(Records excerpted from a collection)
-=-=-
===== src/rtl/serial_pattern_tx_pkg.sv =====
// Shared constants and helpers for the serial pattern transmitter.
package serial_pattern_tx_pkg;

  localparam int GAP_CNT_W = 4;

  // A counter for WIDTH=2 still needs one bit, so never return zero.
  function automatic int cnt_width(input int width);
    return (width > 32'sd2) ? $clog2(width) : 32'sd1;
  endfunction

endpackage


===== src/rtl/serial_pattern_tx_piso_shift_reg.sv =====
// Parallel-in, serial-out shift register, MSB first.
// q_next exposes the bit that becomes the MSB after the next shift.
module piso_shift_reg #(
  parameter int WIDTH = 8
) (
  input  logic             clk,
  input  logic             reset,
  input  logic             load,
  input  logic             shift,
  input  logic [WIDTH-1:0] d,
  output logic             q_msb,
  output logic             q_next
);

  logic [WIDTH-1:0] sr_q;
  logic [WIDTH-1:0] sr_d;

  // Next contents: load wins over shift, zeros fill from the LSB side.
  always_comb begin
    sr_d = sr_q;
    if (load) begin
      sr_d = d;
    end else if (shift) begin
      sr_d = {sr_q[WIDTH-2:0], 1'b0};
    end else begin
      sr_d = sr_q;
    end
  end

  // Register with synchronous active-low clear.
  always_ff @(posedge clk) begin
    if (!reset) begin
      sr_q <= {WIDTH{1'b0}};
    end else begin
      sr_q <= sr_d;
    end
  end

  assign q_msb  = sr_q[WIDTH-1];
  assign q_next = sr_q[WIDTH-2];

endmodule


===== src/rtl/serial_pattern_tx.sv =====
// Serial frame transmitter: sends a WIDTH-bit word MSB first, one bit per en strobe,
// then holds the line high for GAP_BITS strobes and pulses done.
module serial_pattern_tx
  import serial_pattern_tx_pkg::*;
#(
  parameter int WIDTH    = 8,
  parameter int GAP_BITS = 2
) (
  input  logic             clk,
  input  logic             reset,
  input  logic             en,
  input  logic             start,
  input  logic [WIDTH-1:0] data,
  output logic             ready,
  output logic             a_out,
  output logic             a_valid,
  output logic             done
);

  localparam int CW = cnt_width(WIDTH);

  typedef enum logic [1:0] {
    S_IDLE = 2'd0,
    S_SEND = 2'd1,
    S_GAP  = 2'd2
  } state_e;

  if (WIDTH < 32'sd2 || WIDTH > 32'sd32) begin : g_bad_width
    $error("serial_pattern_tx: WIDTH=%0d outside 2..32", WIDTH);
  end
  if (GAP_BITS < 32'sd0 || GAP_BITS > 32'sd15) begin : g_bad_gap
    $error("serial_pattern_tx: GAP_BITS=%0d outside 0..15", GAP_BITS);
  end

  state_e               state_q, state_d;
  logic [CW-1:0]        bit_cnt_q, bit_cnt_d;
  logic [GAP_CNT_W-1:0] gap_cnt_q, gap_cnt_d;
  logic                 a_out_q, a_out_d;
  logic                 a_valid_q, a_valid_d;
  logic                 ready_q, ready_d;
  logic                 done_q, done_d;
  logic                 load, shift, q_msb, q_next;

  piso_shift_reg #(.WIDTH(WIDTH)) u_sr (
    .clk    (clk),
    .reset  (reset),
    .load   (load),
    .shift  (shift),
    .d      (data),
    .q_msb  (q_msb),
    .q_next (q_next)
  );

  // Next-state logic; ready stays low in the done cycle so a start there is dropped.
  always_comb begin
    state_d   = state_q;
    bit_cnt_d = bit_cnt_q;
    gap_cnt_d = gap_cnt_q;
    a_out_d   = a_out_q;
    a_valid_d = a_valid_q;
    ready_d   = ready_q;
    done_d    = 1'b0;
    load      = 1'b0;
    shift     = 1'b0;
    case (state_q)
      S_IDLE: begin
        if (start && ready_q) begin
          load      = 1'b1;
          state_d   = S_SEND;
          bit_cnt_d = CW'(WIDTH - 1);
          a_out_d   = data[WIDTH-1];
          a_valid_d = 1'b1;
          ready_d   = 1'b0;
        end else begin
          ready_d = 1'b1;
        end
      end
      S_SEND: begin
        if (!en) begin
          a_out_d = q_msb;
        end else if (bit_cnt_q != {CW{1'b0}}) begin
          shift     = 1'b1;
          bit_cnt_d = bit_cnt_q - CW'(1);
          a_out_d   = q_next;
        end else if (GAP_BITS > 32'sd0) begin
          state_d   = S_GAP;
          gap_cnt_d = GAP_CNT_W'(GAP_BITS - 1);
          a_out_d   = 1'b1;
          a_valid_d = 1'b0;
        end else begin
          state_d   = S_IDLE;
          a_out_d   = 1'b1;
          a_valid_d = 1'b0;
          ready_d   = 1'b0;
          done_d    = 1'b1;
        end
      end
      S_GAP: begin
        if (!en) begin
          gap_cnt_d = gap_cnt_q;
        end else if (gap_cnt_q != {GAP_CNT_W{1'b0}}) begin
          gap_cnt_d = gap_cnt_q - GAP_CNT_W'(1);
        end else begin
          state_d = S_IDLE;
          ready_d = 1'b0;
          done_d  = 1'b1;
        end
      end
      default: begin
        state_d   = S_IDLE;
        bit_cnt_d = {CW{1'b0}};
        gap_cnt_d = {GAP_CNT_W{1'b0}};
        a_out_d   = 1'b1;
        a_valid_d = 1'b0;
        ready_d   = 1'b1;
      end
    endcase
  end

  // State, counters and outputs, all with synchronous active-low reset.
  always_ff @(posedge clk) begin
    if (!reset) begin
      state_q   <= S_IDLE;
      bit_cnt_q <= {CW{1'b0}};
      gap_cnt_q <= {GAP_CNT_W{1'b0}};
      a_out_q   <= 1'b1;
      a_valid_q <= 1'b0;
      ready_q   <= 1'b1;
      done_q    <= 1'b0;
    end else begin
      state_q   <= state_d;
      bit_cnt_q <= bit_cnt_d;
      gap_cnt_q <= gap_cnt_d;
      a_out_q   <= a_out_d;
      a_valid_q <= a_valid_d;
      ready_q   <= ready_d;
      done_q    <= done_d;
    end
  end

  assign ready   = ready_q;
  assign a_out   = a_out_q;
  assign a_valid = a_valid_q;
  assign done    = done_q;

endmodule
-=-=-
EXERCISE DETAILS: Retype the records above in full, matching each line exactly.

REPLY:
===== src/rtl/serial_pattern_tx_pkg.sv =====
// Shared constants and helpers for the serial pattern transmitter.
package serial_pattern_tx_pkg;

  localparam int GAP_CNT_W = 4;

  // A counter for WIDTH=2 still needs one bit, so never return zero.
  function automatic int cnt_width(input int width);
    return (width > 32'sd2) ? $clog2(width) : 32'sd1;
  endfunction

endpackage


===== src/rtl/serial_pattern_tx_piso_shift_reg.sv =====
// Parallel-in, serial-out shift register, MSB first.
// q_next exposes the bit that becomes the MSB after the next shift.
module piso_shift_reg #(
  parameter int WIDTH = 8
) (
  input  logic             clk,
  input  logic             reset,
  input  logic             load,
  input  logic             shift,
  input  logic [WIDTH-1:0] d,
  output logic             q_msb,
  output logic             q_next
);

  logic [WIDTH-1:0] sr_q;
  logic [WIDTH-1:0] sr_d;

  // Next contents: load wins over shift, zeros fill from the LSB side.
  always_comb begin
    sr_d = sr_q;
    if (load) begin
      sr_d = d;
    end else if (shift) begin
      sr_d = {sr_q[WIDTH-2:0], 1'b0};
    end else begin
      sr_d = sr_q;
    end
  end

  // Register with synchronous active-low clear.
  always_ff @(posedge clk) begin
    if (!reset) begin
      sr_q <= {WIDTH{1'b0}};
    end else begin
      sr_q <= sr_d;
    end
  end

  assign q_msb  = sr_q[WIDTH-1];
  assign q_next = sr_q[WIDTH-2];

endmodule


===== src/rtl/serial_pattern_tx.sv =====
// Serial frame transmitter: sends a WIDTH-bit word MSB first, one bit per en strobe,
// then holds the line high for GAP_BITS strobes and pulses done.
module serial_pattern_tx
  import serial_pattern_tx_pkg::*;
#(
  parameter int WIDTH    = 8,
  parameter int GAP_BITS = 2
) (
  input  logic             clk,
  input  logic             reset,
  input  logic             en,
  input  logic             start,
  input  logic [WIDTH-1:0] data,
  output logic             ready,
  output logic             a_out,
  output logic             a_valid,
  output logic             done
);

  localparam int CW = cnt_width(WIDTH);

  typedef enum logic [1:0] {
    S_IDLE = 2'd0,
    S_SEND = 2'd1,
    S_GAP  = 2'd2
  } state_e;

  if (WIDTH < 32'sd2 || WIDTH > 32'sd32) begin : g_bad_width
    $error("serial_pattern_tx: WIDTH=%0d outside 2..32", WIDTH);
  end
  if (GAP_BITS < 32'sd0 || GAP_BITS > 32'sd15) begin : g_bad_gap
    $error("serial_pattern_tx: GAP_BITS=%0d outside 0..15", GAP_BITS);
  end

  state_e               state_q, state_d;
  logic [CW-1:0]        bit_cnt_q, bit_cnt_d;
  logic [GAP_CNT_W-1:0] gap_cnt_q, gap_cnt_d;
  logic                 a_out_q, a_out_d;
  logic                 a_valid_q, a_valid_d;
  logic                 ready_q, ready_d;
  logic                 done_q, done_d;
  logic                 load, shift, q_msb, q_next;

  piso_shift_reg #(.WIDTH(WIDTH)) u_sr (
    .clk    (clk),
    .reset  (reset),
    .load   (load),
    .shift  (shift),
    .d      (data),
    .q_msb  (q_msb),
    .q_next (q_next)
  );

  // Next-state logic; ready stays low in the done cycle so a start there is dropped.
  always_comb begin
    state_d   = state_q;
    bit_cnt_d = bit_cnt_q;
    gap_cnt_d = gap_cnt_q;
    a_out_d   = a_out_q;
    a_valid_d = a_valid_q;
    ready_d   = ready_q;
    done_d    = 1'b0;
    load      = 1'b0;
    shift     = 1'b0;
    case (state_q)
      S_IDLE: begin
        if (start && ready_q) begin
          load      = 1'b1;
          state_d   = S_SEND;
          bit_cnt_d = CW'(WIDTH - 1);
          a_out_d   = data[WIDTH-1];
          a_valid_d = 1'b1;
          ready_d   = 1'b0;
        end else begin
          ready_d = 1'b1;
        end
      end
      S_SEND: begin
        if (!en) begin
          a_out_d = q_msb;
        end else if (bit_cnt_q != {CW{1'b0}}) begin
          shift     = 1'b1;
          bit_cnt_d = bit_cnt_q - CW'(1);
          a_out_d   = q_next;
        end else if (GAP_BITS > 32'sd0) begin
          state_d   = S_GAP;
          gap_cnt_d = GAP_CNT_W'(GAP_BITS - 1);
          a_out_d   = 1'b1;
          a_valid_d = 1'b0;
        end else begin
          state_d   = S_IDLE;
          a_out_d   = 1'b1;
          a_valid_d = 1'b0;
          ready_d   = 1'b0;
          done_d    = 1'b1;
        end
      end
      S_GAP: begin
        if (!en) begin
          gap_cnt_d = gap_cnt_q;
        end else if (gap_cnt_q != {GAP_CNT_W{1'b0}}) begin
          gap_cnt_d = gap_cnt_q - GAP_CNT_W'(1);
        end else begin
          state_d = S_IDLE;
          ready_d = 1'b0;
          done_d  = 1'b1;
        end
      end
      default: begin
        state_d   = S_IDLE;
        bit_cnt_d = {CW{1'b0}};
        gap_cnt_d = {GAP_CNT_W{1'b0}};
        a_out_d   = 1'b1;
        a_valid_d = 1'b0;
        ready_d   = 1'b1;
      end
    endcase
  end

  // State, counters and outputs, all with synchronous active-low reset.
  always_ff @(posedge clk) begin
    if (!reset) begin
      state_q   <= S_IDLE;
      bit_cnt_q <= {CW{1'b0}};
      gap_cnt_q <= {GAP_CNT_W{1'b0}};
      a_out_q   <= 1'b1;
      a_valid_q <= 1'b0;
      ready_q   <= 1'b1;
      done_q    <= 1'b0;
    end else begin
      state_q   <= state_d;
      bit_cnt_q <= bit_cnt_d;
      gap_cnt_q <= gap_cnt_d;
      a_out_q   <= a_out_d;
      a_valid_q <= a_valid_d;
      ready_q   <= ready_d;
      done_q    <= done_d;
    end
  end

  assign ready   = ready_q;
  assign a_out   = a_out_q;
  assign a_valid = a_valid_q;
  assign done    = done_q;

endmodule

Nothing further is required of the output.